● TASK DETAILS:
Set down, please, without alteration, the lines of the entries below from the first through the one containing "export PLACE_DENSITY = 0.81".

Stored data entries:
········
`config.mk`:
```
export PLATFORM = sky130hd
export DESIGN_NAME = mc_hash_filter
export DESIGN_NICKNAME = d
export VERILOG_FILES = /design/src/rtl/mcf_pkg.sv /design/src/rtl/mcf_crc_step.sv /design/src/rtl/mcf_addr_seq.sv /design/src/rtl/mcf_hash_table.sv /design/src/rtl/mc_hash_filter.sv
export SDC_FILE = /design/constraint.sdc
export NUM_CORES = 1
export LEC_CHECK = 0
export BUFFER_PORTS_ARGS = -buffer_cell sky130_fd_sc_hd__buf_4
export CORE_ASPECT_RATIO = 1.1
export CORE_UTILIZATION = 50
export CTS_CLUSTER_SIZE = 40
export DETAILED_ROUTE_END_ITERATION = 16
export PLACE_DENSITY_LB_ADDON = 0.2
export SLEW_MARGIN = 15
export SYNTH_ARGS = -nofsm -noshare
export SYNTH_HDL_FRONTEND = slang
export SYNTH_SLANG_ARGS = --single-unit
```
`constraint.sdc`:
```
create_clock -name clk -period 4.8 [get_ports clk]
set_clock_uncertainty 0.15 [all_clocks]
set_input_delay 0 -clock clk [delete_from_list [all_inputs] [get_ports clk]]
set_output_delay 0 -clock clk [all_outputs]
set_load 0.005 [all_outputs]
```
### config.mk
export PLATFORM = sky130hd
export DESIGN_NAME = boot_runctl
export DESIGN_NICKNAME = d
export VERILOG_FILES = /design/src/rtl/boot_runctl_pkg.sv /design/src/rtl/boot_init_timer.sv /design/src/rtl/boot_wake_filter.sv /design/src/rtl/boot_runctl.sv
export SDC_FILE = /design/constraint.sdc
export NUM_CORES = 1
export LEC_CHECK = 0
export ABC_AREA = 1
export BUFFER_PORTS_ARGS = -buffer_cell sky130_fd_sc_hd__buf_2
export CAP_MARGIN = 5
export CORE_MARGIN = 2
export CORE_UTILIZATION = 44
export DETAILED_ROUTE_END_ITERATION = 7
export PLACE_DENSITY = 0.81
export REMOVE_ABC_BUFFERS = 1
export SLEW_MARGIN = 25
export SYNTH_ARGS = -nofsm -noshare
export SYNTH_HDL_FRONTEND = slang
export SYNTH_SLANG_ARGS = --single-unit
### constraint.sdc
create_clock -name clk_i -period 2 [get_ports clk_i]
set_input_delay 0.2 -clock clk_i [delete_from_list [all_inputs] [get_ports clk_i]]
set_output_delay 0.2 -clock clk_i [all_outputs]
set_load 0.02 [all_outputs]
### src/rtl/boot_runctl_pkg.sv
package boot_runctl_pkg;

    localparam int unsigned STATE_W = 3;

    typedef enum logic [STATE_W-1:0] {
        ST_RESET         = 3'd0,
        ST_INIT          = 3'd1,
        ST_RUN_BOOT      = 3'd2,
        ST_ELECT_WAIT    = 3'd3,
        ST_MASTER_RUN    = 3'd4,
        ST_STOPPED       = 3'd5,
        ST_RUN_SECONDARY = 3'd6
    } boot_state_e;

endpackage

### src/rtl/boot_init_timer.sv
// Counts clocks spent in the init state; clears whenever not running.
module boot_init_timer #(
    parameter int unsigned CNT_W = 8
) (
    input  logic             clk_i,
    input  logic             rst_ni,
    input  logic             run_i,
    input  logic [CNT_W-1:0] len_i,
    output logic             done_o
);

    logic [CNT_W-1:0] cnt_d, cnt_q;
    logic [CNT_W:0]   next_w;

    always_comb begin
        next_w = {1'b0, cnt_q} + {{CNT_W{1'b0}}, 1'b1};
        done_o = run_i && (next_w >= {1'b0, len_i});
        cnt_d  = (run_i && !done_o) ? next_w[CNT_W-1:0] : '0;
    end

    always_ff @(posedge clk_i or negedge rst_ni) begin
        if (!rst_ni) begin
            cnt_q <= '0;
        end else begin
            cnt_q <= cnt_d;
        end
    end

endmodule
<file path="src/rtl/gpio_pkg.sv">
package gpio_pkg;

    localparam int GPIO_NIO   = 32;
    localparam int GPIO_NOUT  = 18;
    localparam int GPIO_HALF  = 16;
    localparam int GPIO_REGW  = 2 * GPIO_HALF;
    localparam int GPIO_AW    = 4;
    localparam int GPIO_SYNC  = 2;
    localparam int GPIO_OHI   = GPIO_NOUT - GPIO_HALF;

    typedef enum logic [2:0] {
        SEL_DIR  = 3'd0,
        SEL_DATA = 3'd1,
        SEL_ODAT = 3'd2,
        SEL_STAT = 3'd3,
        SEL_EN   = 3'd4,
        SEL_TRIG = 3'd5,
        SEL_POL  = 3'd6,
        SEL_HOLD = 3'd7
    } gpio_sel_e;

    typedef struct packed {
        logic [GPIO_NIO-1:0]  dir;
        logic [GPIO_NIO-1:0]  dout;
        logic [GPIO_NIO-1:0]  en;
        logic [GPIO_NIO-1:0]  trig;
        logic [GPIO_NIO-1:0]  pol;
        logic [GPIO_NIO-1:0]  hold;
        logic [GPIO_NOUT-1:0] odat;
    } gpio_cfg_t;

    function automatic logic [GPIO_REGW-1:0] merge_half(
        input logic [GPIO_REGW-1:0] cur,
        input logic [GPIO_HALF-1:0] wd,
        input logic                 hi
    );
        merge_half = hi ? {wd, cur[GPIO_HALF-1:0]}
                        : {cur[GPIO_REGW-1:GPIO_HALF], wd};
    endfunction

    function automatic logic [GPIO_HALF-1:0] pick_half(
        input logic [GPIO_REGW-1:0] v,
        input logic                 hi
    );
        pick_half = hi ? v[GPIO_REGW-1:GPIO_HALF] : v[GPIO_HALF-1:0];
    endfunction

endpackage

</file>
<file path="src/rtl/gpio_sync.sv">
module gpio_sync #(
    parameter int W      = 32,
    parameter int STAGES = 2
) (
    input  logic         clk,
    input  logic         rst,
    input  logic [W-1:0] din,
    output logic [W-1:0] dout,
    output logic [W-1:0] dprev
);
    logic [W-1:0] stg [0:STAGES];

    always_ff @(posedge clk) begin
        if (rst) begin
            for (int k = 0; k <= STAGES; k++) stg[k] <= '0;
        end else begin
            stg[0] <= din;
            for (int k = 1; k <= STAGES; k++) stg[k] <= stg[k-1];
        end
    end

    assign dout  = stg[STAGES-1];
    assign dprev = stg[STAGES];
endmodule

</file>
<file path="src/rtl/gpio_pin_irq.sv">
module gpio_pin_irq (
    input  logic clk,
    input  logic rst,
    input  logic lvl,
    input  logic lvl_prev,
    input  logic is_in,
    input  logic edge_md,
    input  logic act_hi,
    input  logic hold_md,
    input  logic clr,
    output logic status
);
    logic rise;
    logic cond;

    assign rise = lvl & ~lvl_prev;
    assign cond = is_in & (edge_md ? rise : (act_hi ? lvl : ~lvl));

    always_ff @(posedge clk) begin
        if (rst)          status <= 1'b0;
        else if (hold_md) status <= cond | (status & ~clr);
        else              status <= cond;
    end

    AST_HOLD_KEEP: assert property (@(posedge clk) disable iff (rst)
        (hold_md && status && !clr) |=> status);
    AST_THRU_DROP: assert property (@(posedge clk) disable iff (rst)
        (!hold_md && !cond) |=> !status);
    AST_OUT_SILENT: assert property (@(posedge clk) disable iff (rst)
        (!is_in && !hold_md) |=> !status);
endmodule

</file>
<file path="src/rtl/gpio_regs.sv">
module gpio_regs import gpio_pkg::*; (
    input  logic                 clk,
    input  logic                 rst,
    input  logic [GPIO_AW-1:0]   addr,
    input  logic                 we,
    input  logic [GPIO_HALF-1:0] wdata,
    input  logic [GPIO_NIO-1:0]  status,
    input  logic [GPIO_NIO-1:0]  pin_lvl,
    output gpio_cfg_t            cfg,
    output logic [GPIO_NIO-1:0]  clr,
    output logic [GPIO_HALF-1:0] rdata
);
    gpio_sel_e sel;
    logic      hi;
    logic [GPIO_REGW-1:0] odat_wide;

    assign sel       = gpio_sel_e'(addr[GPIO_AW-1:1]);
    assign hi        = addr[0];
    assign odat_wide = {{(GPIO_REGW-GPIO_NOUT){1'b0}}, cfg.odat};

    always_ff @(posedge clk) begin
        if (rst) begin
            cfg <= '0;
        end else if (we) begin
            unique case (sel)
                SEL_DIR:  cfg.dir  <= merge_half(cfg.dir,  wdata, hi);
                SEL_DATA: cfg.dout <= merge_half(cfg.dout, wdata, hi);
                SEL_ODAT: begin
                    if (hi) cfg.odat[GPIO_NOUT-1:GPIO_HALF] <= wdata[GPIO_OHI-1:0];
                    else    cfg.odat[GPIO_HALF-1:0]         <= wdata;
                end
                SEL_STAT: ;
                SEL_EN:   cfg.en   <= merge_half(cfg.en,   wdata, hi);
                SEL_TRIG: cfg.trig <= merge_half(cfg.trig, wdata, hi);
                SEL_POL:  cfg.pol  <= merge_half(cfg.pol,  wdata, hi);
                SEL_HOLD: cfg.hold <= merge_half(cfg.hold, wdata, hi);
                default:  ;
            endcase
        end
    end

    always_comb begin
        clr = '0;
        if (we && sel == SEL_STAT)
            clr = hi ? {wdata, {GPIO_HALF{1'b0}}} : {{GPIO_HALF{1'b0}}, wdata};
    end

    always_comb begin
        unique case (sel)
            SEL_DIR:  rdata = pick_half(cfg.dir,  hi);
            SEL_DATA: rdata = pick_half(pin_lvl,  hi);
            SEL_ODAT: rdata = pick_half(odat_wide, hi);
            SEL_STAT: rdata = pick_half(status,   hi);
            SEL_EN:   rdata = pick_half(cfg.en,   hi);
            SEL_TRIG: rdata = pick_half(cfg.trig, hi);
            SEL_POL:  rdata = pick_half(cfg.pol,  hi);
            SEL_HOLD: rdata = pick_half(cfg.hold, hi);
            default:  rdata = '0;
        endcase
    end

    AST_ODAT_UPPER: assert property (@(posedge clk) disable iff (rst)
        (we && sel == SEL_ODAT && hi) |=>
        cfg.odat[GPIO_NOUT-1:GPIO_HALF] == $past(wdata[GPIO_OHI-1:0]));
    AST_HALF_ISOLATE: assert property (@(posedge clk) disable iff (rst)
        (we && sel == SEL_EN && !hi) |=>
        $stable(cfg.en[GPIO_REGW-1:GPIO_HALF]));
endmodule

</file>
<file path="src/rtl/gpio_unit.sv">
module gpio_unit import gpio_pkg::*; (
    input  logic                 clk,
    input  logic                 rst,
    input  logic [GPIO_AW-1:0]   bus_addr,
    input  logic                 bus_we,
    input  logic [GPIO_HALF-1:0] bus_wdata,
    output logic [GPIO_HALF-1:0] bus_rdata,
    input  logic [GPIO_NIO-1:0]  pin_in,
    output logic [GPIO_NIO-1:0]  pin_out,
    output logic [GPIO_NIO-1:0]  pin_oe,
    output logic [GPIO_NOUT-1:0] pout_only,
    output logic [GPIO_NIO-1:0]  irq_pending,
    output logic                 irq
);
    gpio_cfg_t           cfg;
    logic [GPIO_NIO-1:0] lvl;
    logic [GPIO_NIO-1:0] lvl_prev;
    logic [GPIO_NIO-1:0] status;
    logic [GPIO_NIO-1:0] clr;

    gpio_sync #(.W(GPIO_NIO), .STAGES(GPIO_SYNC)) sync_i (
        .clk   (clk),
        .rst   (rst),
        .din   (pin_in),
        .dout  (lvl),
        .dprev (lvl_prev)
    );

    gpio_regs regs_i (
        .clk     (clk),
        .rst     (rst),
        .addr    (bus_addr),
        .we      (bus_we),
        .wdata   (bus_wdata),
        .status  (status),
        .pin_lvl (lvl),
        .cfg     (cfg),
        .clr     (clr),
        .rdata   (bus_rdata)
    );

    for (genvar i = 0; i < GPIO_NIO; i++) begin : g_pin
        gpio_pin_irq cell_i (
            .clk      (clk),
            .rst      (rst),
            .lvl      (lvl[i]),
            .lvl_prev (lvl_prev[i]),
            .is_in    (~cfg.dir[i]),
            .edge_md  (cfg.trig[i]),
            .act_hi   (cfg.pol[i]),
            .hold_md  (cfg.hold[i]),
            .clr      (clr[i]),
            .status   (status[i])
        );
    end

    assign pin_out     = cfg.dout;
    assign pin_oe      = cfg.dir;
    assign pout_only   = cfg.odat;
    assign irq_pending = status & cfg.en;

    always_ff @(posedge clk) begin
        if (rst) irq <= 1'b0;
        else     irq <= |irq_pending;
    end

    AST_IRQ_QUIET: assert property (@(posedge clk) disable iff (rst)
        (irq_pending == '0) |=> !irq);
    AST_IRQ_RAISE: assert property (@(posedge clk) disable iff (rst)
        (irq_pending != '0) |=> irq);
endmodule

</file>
········
● SOLUTION FOR THIS TASK:
`config.mk`:
```
export PLATFORM = sky130hd
export DESIGN_NAME = mc_hash_filter
export DESIGN_NICKNAME = d
export VERILOG_FILES = /design/src/rtl/mcf_pkg.sv /design/src/rtl/mcf_crc_step.sv /design/src/rtl/mcf_addr_seq.sv /design/src/rtl/mcf_hash_table.sv /design/src/rtl/mc_hash_filter.sv
export SDC_FILE = /design/constraint.sdc
export NUM_CORES = 1
export LEC_CHECK = 0
export BUFFER_PORTS_ARGS = -buffer_cell sky130_fd_sc_hd__buf_4
export CORE_ASPECT_RATIO = 1.1
export CORE_UTILIZATION = 50
export CTS_CLUSTER_SIZE = 40
export DETAILED_ROUTE_END_ITERATION = 16
export PLACE_DENSITY_LB_ADDON = 0.2
export SLEW_MARGIN = 15
export SYNTH_ARGS = -nofsm -noshare
export SYNTH_HDL_FRONTEND = slang
export SYNTH_SLANG_ARGS = --single-unit
```
`constraint.sdc`:
```
create_clock -name clk -period 4.8 [get_ports clk]
set_clock_uncertainty 0.15 [all_clocks]
set_input_delay 0 -clock clk [delete_from_list [all_inputs] [get_ports clk]]
set_output_delay 0 -clock clk [all_outputs]
set_load 0.005 [all_outputs]
```
### config.mk
export PLATFORM = sky130hd
export DESIGN_NAME = boot_runctl
export DESIGN_NICKNAME = d
export VERILOG_FILES = /design/src/rtl/boot_runctl_pkg.sv /design/src/rtl/boot_init_timer.sv /design/src/rtl/boot_wake_filter.sv /design/src/rtl/boot_runctl.sv
export SDC_FILE = /design/constraint.sdc
export NUM_CORES = 1
export LEC_CHECK = 0
export ABC_AREA = 1
export BUFFER_PORTS_ARGS = -buffer_cell sky130_fd_sc_hd__buf_2
export CAP_MARGIN = 5
export CORE_MARGIN = 2
export CORE_UTILIZATION = 44
export DETAILED_ROUTE_END_ITERATION = 7
export PLACE_DENSITY = 0.81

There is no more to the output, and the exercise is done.